With less than one month left in his 8-year administration, Mayor Kenney made sure to sit down with participants of one of his favorite City programs that helps to reduce gun violence – the Group Violence Intervention Strategy (GVI) led by Deion Sumpter. 

When he and Managing Director Tumar Alexander entered the room, everyone introduced themselves, sharing stories about their life challenges and journey of growth thanks to GVI. Staff members also shared their stories of how the work has been rewarding and worthwhile. By the end, the mayor was almost speechless but couldn’t contain his pride for the program and participants of both GVI and the new Pushing Progress Philly (P3) program – a similar intervention program to support some of the most at-risk individuals in the city. 

“A lot of successful people are that way because they have networks of people, they can depend on to advance themselves or get advice. We want to be your network of people” said Mayor Jim Kenney when meeting with GVI participants recently. “We want to make sure you know that you have a place to come that’s not a police department or a police car, but people who truly care about you and who understand the talent that you all have and the possibilities that are in front of you.” 

Focused Deterrence 

Since 2021, the City’s Group Violence Intervention (GVI) program, an evidence-based approach aiming to reduce gun violence that involves members of neighborhood groups, has successfully identified, and engaged with people who associate and commit crimes together, offering members support and help – like connecting them to a job or a needed City service. The approach also focuses on participants understanding the consequences of continued violence and how it can have a negative long-term outcome.  

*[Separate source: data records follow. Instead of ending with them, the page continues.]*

## src/rtl/wdog_pkg.sv

```systemverilog
package wdog_pkg;

  typedef struct packed {
    logic       src_xtal;
    logic       stop_run;
    logic       halt_run;
    logic [1:0] tap;
  } wdog_mode_t;

  localparam logic [1:0] TAP_RST  = 2'b01;
  localparam logic [2:0] HI_ONES  = 3'b111;

  function automatic int unsigned ext_term(input logic [1:0] tap);
    case (tap)
      2'b00:   return 256;
      2'b01:   return 512;
      2'b10:   return 1024;
      default: return 4096;
    endcase
  endfunction

  function automatic int unsigned rc_ms(input logic [1:0] tap);
    case (tap)
      2'b00:   return 5;
      2'b01:   return 15;
      2'b10:   return 25;
      default: return 100;
    endcase
  endfunction

endpackage

```

## src/rtl/wdog_rst_sync.sv

```systemverilog
module wdog_rst_sync #(
  parameter int STAGES = 2
) (
  input  logic clk,
  input  logic rst_n,
  output logic rst_sync_n
);
  logic [STAGES-1:0] sync_q;

  always_ff @(posedge clk or negedge rst_n) begin
    if (!rst_n) sync_q <= '0;
    else        sync_q <= {sync_q[STAGES-2:0], 1'b1};
  end

  assign rst_sync_n = sync_q[STAGES-1];
endmodule

```

## src/rtl/wdog_mode_reg.sv

```systemverilog
module wdog_mode_reg
  import wdog_pkg::*;
#(
  parameter int WIN_CYCLES = 64
) (
  input  logic       clk,
  input  logic       rst_n,
  input  logic       wr_en_i,
  input  logic [7:0] wr_data_i,
  output wdog_mode_t mode_o,
  output logic [7:0] rd_data_o
);
  localparam int WIN_W = $clog2(WIN_CYCLES + 1);
  localparam logic [WIN_W-1:0] WIN_LIM = WIN_W'(WIN_CYCLES);

  logic [WIN_W-1:0] win_q, win_d;
  wdog_mode_t       mode_q, mode_d;
  logic             win_open;
  logic             unused_hi;

  assign win_open  = (win_q < WIN_LIM);
  assign unused_hi = ^wr_data_i[7:5];

  always_comb begin
    win_d  = win_q;
    mode_d = mode_q;
    if (win_open) begin
      win_d = win_q + 1'b1;
      if (wr_en_i) mode_d = wdog_mode_t'(wr_data_i[4:0]);
    end
  end

  always_ff @(posedge clk or negedge rst_n) begin
    if (!rst_n) begin
      win_q  <= '0;
      mode_q <= '{src_xtal: 1'b0, stop_run: 1'b1, halt_run: 1'b1, tap: TAP_RST};
    end else begin
      win_q  <= win_d;
      mode_q <= mode_d;
    end
  end

  assign mode_o    = mode_q;
  assign rd_data_o = {HI_ONES, mode_q};
endmodule

```

## src/rtl/wdog_count.sv

```systemverilog
module wdog_count
  import wdog_pkg::*;
#(
  parameter int RC_TICKS_PER_MS = 32,
  parameter int CNT_W           = 12
) (
  input  logic       clk,
  input  logic       rst_n,
  input  wdog_mode_t mode_i,
  input  logic       kick_i,
  input  logic       halt_i,
  input  logic       stop_i,
  input  logic       rc_tick_i,
  input  logic       xtal_tick_i,
  output logic       fire_o
);
  localparam int TW = CNT_W + 1;

  logic             armed_q, armed_d;
  logic [CNT_W-1:0] cnt_q, cnt_d;
  logic             fire_q, fire_d;
  logic [TW-1:0]    term, cnt_inc;
  logic             tick_sel, frozen, adv;

  always_comb begin
    if (mode_i.src_xtal) term = TW'(ext_term(mode_i.tap));
    else                 term = TW'(rc_ms(mode_i.tap) * RC_TICKS_PER_MS);
  end

  assign tick_sel = mode_i.src_xtal ? xtal_tick_i : rc_tick_i;
  assign frozen   = (halt_i & ~mode_i.halt_run) | (stop_i & ~mode_i.stop_run);
  assign adv      = armed_q & tick_sel & ~frozen;
  assign cnt_inc  = {1'b0, cnt_q} + TW'(1);

  always_comb begin
    armed_d = armed_q;
    cnt_d   = cnt_q;
    fire_d  = 1'b0;
    if (kick_i) begin
      armed_d = 1'b1;
      cnt_d   = '0;
    end else if (adv) begin
      if (cnt_inc >= term) begin
        fire_d  = 1'b1;
        armed_d = 1'b0;
        cnt_d   = '0;
      end else begin
        cnt_d   = cnt_inc[CNT_W-1:0];
      end
    end
  end

  always_ff @(posedge clk or negedge rst_n) begin
    if (!rst_n) begin
      armed_q <= 1'b0;
      cnt_q   <= '0;
      fire_q  <= 1'b0;
    end else begin
      armed_q <= armed_d;
      cnt_q   <= cnt_d;
      fire_q  <= fire_d;
    end
  end

  assign fire_o = fire_q;
endmodule

```

## src/rtl/wdog_core.sv

```systemverilog
module wdog_core
  import wdog_pkg::*;
#(
  parameter int WIN_CYCLES      = 64,
  parameter int RC_TICKS_PER_MS = 32
) (
  input  logic       clk,
  input  logic       rst_n,
  input  logic       cfg_wr,
  input  logic [7:0] cfg_wdata,
  output logic [7:0] cfg_rdata,
  input  logic       kick,
  input  logic       halt_st,
  input  logic       stop_st,
  input  logic       rc_tick,
  input  logic       xtal_tick,
  output logic       wd_rst_o
);
  localparam int RC_MAX   = 100 * RC_TICKS_PER_MS;
  localparam int MAX_TERM = (RC_MAX > 4096) ? RC_MAX : 4096;
  localparam int CNT_W    = $clog2(MAX_TERM);

  logic       rst_sync_n;
  wdog_mode_t mode;

  wdog_rst_sync #(.STAGES(2)) u_sync (
    .clk        (clk),
    .rst_n      (rst_n),
    .rst_sync_n (rst_sync_n)
  );

  wdog_mode_reg #(.WIN_CYCLES(WIN_CYCLES)) u_mode (
    .clk       (clk),
    .rst_n     (rst_sync_n),
    .wr_en_i   (cfg_wr),
    .wr_data_i (cfg_wdata),
    .mode_o    (mode),
    .rd_data_o (cfg_rdata)
  );

  wdog_count #(.RC_TICKS_PER_MS(RC_TICKS_PER_MS), .CNT_W(CNT_W)) u_cnt (
    .clk         (clk),
    .rst_n       (rst_sync_n),
    .mode_i      (mode),
    .kick_i      (kick),
    .halt_i      (halt_st),
    .stop_i      (stop_st),
    .rc_tick_i   (rc_tick),
    .xtal_tick_i (xtal_tick),
    .fire_o      (wd_rst_o)
  );
endmodule

```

GVI is based on research showing that in many cities as much as 70 percent of shootings and homicides are committed by just .5 percent of the city’s population. They were able to engage 276 individuals at least once between August 2020 and May 2022. These groups saw a 38.6 percent reduction in shootings per week, and groups who received services from the GVI program at least twice saw an even more significant drop (50.3 percent) in the number of weekly shootings.  

The program is yielding such inspiring improvements that cities like Miami, FL, Pine Bluff, AR, Austin, TX, Louisville, KY, and even countries like Sweden have traveled to meet with Deion Sumpter, the director of GVI, in hopes of replicating the program to fit their needs. 

Network, Community, Family 

“This program saved my life,” said Rydell Middleton, GVI participant, father, writer, and director of a documentary about his life. At the age of 13, Rydell was diagnosed with PTSD, a direct result of witnessing gun violence in his community. After making ‘mistake after mistake’ Rydell decided he wanted more for himself. With the care and support of GVI, he was able to change his path in life and put energy into his passion for writing and a need to give back to the community. Through children’s books, science fiction, and directing Rydell can tell his story and help others avoid the mistakes he made. 

Other participants like Allan Burrell talked about how the program helped them get their Commercial Driver’s License (CDL), helped them get jobs even though they have federal convictions, and even paid their rent when they were struggling. One participant who was formerly incarcerated and recently shot 25 times expressed immense gratitude that staff from the program helped him get the therapy services he needed to live. 

Staff members spoke about the close relationship they try to cultivate with participants, some stating that their phones are always on because “life doesn’t stop after 5 p.m.”. One staff member, Rasheeda Smack recalled the passing of her brother to gun violence emphasizing that “maybe if someone had been there for him, to answer his call, he would be alive today.” She uses her position as a case manager in GVI to be a ‘big sister’, that one person you can call who will always answer. 

Entering a new year and a new administration these participants are preparing for new journeys in life. They are preparing to start careers and families with renewed outlooks on life and a supportive network of people whose entire goal is their success and keeping them out of the violence plaguing Philadelphia.